What Are Canary Releases?

Canary releases are a technique used to cautiously roll out new software to a subset of users before a more general rollout. The name of this kind of release is a reference to canaries in coal mines. Until 1986, miners would bring canaries into mineshafts to function as a warning system for carbon monoxide, which is a clear, odorless, and poisonous gas common to the environment. If the canary collapsed, it was an indication that there was poisonous gas in the air and the workers needed to evacuate. In this way canaries, and the phrase, “canary in a coal mine” became synonymous with impending disaster.

With software development, the idea is that there are two versions of the software in production, the old stable version, and the new, potentially poisonous, version. The team directs a small group of users, the canaries, to the latest version of the software while the majority stay on the previous version. If there is a problem with the release, the problem only impacts or “poisons” the canaries and the team can easily switch the canaries back to the previous version while the team works out the bugs.

Canary Releases by Posthog

Software organizations may also call this technique a phased rollout or an incremental rollout and it is similar to blue green deployments. It is important to note that canary releases are different than A/B tests. While canary releases are an effective way to detect problems and regressions, A/B tests are a way to evaluate hypothesis using variant implementations. Canary releases should be short lived, while A/B tests may last months to collect enough data to determine a clear answer.
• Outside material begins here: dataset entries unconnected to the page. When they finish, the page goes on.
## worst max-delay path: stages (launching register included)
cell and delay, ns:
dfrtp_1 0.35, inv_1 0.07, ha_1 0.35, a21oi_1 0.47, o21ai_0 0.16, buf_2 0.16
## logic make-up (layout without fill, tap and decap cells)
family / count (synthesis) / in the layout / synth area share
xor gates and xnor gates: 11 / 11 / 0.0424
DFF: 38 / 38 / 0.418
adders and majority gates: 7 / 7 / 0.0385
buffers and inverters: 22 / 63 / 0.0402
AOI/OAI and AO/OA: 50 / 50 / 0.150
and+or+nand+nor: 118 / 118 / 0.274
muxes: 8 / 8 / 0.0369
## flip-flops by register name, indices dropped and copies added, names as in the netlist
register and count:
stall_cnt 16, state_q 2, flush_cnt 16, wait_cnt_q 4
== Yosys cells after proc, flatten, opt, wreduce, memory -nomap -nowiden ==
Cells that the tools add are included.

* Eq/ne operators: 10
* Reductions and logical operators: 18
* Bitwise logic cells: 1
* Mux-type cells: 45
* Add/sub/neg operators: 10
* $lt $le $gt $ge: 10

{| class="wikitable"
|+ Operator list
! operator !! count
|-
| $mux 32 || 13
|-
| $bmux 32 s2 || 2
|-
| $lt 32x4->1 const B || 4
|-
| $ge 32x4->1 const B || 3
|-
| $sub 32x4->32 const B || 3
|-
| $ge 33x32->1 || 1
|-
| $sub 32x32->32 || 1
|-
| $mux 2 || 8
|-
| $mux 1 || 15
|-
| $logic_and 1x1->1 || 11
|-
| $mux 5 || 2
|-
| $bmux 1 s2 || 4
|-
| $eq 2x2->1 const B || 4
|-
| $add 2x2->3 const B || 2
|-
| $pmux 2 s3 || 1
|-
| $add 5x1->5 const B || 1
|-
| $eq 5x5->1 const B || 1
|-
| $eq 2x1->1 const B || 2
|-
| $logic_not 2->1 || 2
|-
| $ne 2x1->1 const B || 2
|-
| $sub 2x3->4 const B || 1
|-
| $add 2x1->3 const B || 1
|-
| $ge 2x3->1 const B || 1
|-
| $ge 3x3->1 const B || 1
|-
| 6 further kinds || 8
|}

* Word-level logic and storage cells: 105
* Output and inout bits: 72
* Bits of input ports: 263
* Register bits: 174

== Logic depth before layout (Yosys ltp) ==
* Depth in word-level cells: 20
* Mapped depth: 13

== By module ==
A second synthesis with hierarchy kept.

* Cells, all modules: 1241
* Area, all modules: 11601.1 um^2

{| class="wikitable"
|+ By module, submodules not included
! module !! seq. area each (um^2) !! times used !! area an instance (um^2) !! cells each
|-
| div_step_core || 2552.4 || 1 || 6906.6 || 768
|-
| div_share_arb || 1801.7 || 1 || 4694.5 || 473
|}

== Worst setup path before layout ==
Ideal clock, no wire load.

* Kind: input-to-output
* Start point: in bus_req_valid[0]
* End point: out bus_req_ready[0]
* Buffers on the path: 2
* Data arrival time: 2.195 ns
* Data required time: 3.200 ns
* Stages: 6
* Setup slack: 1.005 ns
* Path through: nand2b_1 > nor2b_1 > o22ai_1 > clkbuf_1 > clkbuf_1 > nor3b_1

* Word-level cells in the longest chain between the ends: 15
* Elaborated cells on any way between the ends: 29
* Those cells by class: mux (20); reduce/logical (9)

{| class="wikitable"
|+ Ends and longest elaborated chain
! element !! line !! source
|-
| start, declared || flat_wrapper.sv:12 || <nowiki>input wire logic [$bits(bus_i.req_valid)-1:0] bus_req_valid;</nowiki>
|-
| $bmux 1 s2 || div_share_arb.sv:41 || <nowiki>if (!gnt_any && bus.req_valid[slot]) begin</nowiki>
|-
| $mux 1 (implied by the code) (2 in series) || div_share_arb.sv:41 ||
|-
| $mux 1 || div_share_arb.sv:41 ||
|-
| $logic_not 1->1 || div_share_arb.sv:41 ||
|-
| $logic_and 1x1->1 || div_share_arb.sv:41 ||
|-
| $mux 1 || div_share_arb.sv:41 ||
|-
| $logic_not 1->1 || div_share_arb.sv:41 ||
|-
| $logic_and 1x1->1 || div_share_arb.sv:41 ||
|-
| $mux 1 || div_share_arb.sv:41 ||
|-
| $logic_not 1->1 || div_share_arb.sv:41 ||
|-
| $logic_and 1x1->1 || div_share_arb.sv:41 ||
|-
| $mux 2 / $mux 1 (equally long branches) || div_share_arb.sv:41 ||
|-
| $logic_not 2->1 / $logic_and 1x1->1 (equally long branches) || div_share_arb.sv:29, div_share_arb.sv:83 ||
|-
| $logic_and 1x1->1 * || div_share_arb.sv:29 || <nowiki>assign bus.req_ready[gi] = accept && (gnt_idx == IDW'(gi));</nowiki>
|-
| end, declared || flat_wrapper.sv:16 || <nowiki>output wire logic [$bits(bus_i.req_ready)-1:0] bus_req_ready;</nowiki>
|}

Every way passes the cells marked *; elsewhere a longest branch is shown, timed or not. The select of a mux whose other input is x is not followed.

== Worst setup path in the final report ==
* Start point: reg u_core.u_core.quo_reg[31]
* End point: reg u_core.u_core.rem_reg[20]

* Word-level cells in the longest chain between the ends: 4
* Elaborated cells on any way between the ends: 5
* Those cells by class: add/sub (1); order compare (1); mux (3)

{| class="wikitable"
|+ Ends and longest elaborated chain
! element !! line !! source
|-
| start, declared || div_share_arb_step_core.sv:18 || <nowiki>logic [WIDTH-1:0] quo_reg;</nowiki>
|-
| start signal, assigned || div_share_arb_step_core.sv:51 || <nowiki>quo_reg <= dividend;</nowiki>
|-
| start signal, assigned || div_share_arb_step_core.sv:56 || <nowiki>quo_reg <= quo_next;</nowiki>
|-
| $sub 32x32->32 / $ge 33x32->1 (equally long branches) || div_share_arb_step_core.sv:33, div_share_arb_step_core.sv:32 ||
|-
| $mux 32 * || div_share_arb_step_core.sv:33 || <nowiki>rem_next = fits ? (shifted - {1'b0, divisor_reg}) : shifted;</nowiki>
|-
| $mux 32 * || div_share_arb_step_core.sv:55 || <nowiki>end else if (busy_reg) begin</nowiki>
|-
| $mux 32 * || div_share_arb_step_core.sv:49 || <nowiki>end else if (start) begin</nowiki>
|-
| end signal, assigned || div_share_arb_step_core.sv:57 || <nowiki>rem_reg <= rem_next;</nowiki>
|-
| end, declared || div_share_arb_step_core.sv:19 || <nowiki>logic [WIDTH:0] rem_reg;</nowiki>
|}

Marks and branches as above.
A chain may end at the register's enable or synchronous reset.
**config.mk**
```make
export PLATFORM = sky130hd
export DESIGN_NAME = load_store_unit
export DESIGN_NICKNAME = d
export VERILOG_FILES = /design/src/rtl/load_store_unit.sv
export SDC_FILE = /design/constraint.sdc
export NUM_CORES = 1
export LEC_CHECK = 0
export CORE_ASPECT_RATIO = 1.2
export CORE_UTILIZATION = 41
export DETAILED_ROUTE_END_ITERATION = 8
export GPL_TIMING_DRIVEN = 0
export HOLD_SLACK_MARGIN = 0.12
export PLACE_DENSITY = 0.8
export SETUP_SLACK_MARGIN = 0.15
export SLEW_MARGIN = 0
export SYNTH_ARGS = -nofsm -noshare
export SYNTH_HDL_FRONTEND = slang
export SYNTH_SLANG_ARGS = --single-unit
export TNS_END_PERCENT = 5
```
**constraint.sdc**
```tcl
create_clock -name Clk -period 1.9 [get_ports Clk]
set_input_delay 0.19 -clock Clk [delete_from_list [all_inputs] [get_ports Clk]]
set_output_delay 0.19 -clock Clk [all_outputs]
set_load 0.05 [all_outputs]
```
How to Setup a Canary Release

At ACV we use feature flags to control our canary releases. The team deploys the latest version of the software in an off state. This means that the code is on production but there is no path to executing that code. Feature flags function as a bypass when deactivated. When the code executes, it skips the newly deployed code and blocks any execution paths to that code.

The cool thing with feature flags is that a percentage of users can have the feature flag on while the rest have it off. This allows us to redirect a percentage of users to the new code. If the new code has bugs, all we do is turn the feature flag off and all users go back to the previous version. This gives us confidence that even if our suite of automated tests fails to detect bugs, and we release bad code to production, we can minimize the impact while also having a simple rollback strategy.

We find that implementing canary releases at ACV helps us address the hesitations around continuous delivery. The team has an effective strategy to minimize customer impact when they keep the canary group sufficiently small. In addition, our canary users end up contributing to our monitoring and feedback loops. This builds closer relationships between the developers that are writing the code and the users that use the code.

One of the greatest benefits of the canary release strategy is that it does not require a perfect quality assurance program or high-risk tolerance for instability. Instead, the strategy puts the focus on being able to recover quickly. Software developers can even automate this recovery by tracking business metrics. A statistically significant regression in these metrics can trigger the deactivation of a feature flag. IMVU pioneered this technique and called it cluster immune systems.

Areas of Caution

While we have found the canary release strategy extremely helpful at ACV, there are areas of caution. First, canary releases require teams to manage multiple versions of their software at once. Another challenging area is for teams that have distributed software such as mobile deployments. These teams cannot control when users will install the software on their computer or mobile devices, and this can lead to a decrease in active canaries during the testing period, leading to an insufficient sample size.

Another area of concern is the managing of the feature flags themselves. If teams do not delete feature flags, and their corresponding code, after full adoption of the new software, then it can lead to code bloating and increased complexity for future changes. One last area is databases. If different versions of the code produce and store different versions of the data, the underlying services and databases must be able to support all active versions and be able to translate between versions. This can become quite challenging, especially if the number of active versions of the code grows.

The simplest way to address these areas of concern is to keep the number of versions to a minimum. Canary releases should be short lived and rollout strategies executed quickly. For every feature flag created to support canary releases, there should be a corresponding task created to delete the feature flag. Once the team has fully rolled out the change, the team can then delete the feature flag. The key here is a disciplined approach to using the technique.

A Tweet Ending

ACV has found that canary releases have helped us address hesitations with our continuous delivery process by reducing risk. By rolling out changes of our software to a small group of users first, we can minimize the impacts of bugs in production while not slowing our deployments down with a heavy QA process. We also have a quick and straightforward way to restore users to a working version of the code. Software organizations should consider integrating canary releases into their deployment strategy to take a confident step towards more reliable software delivery.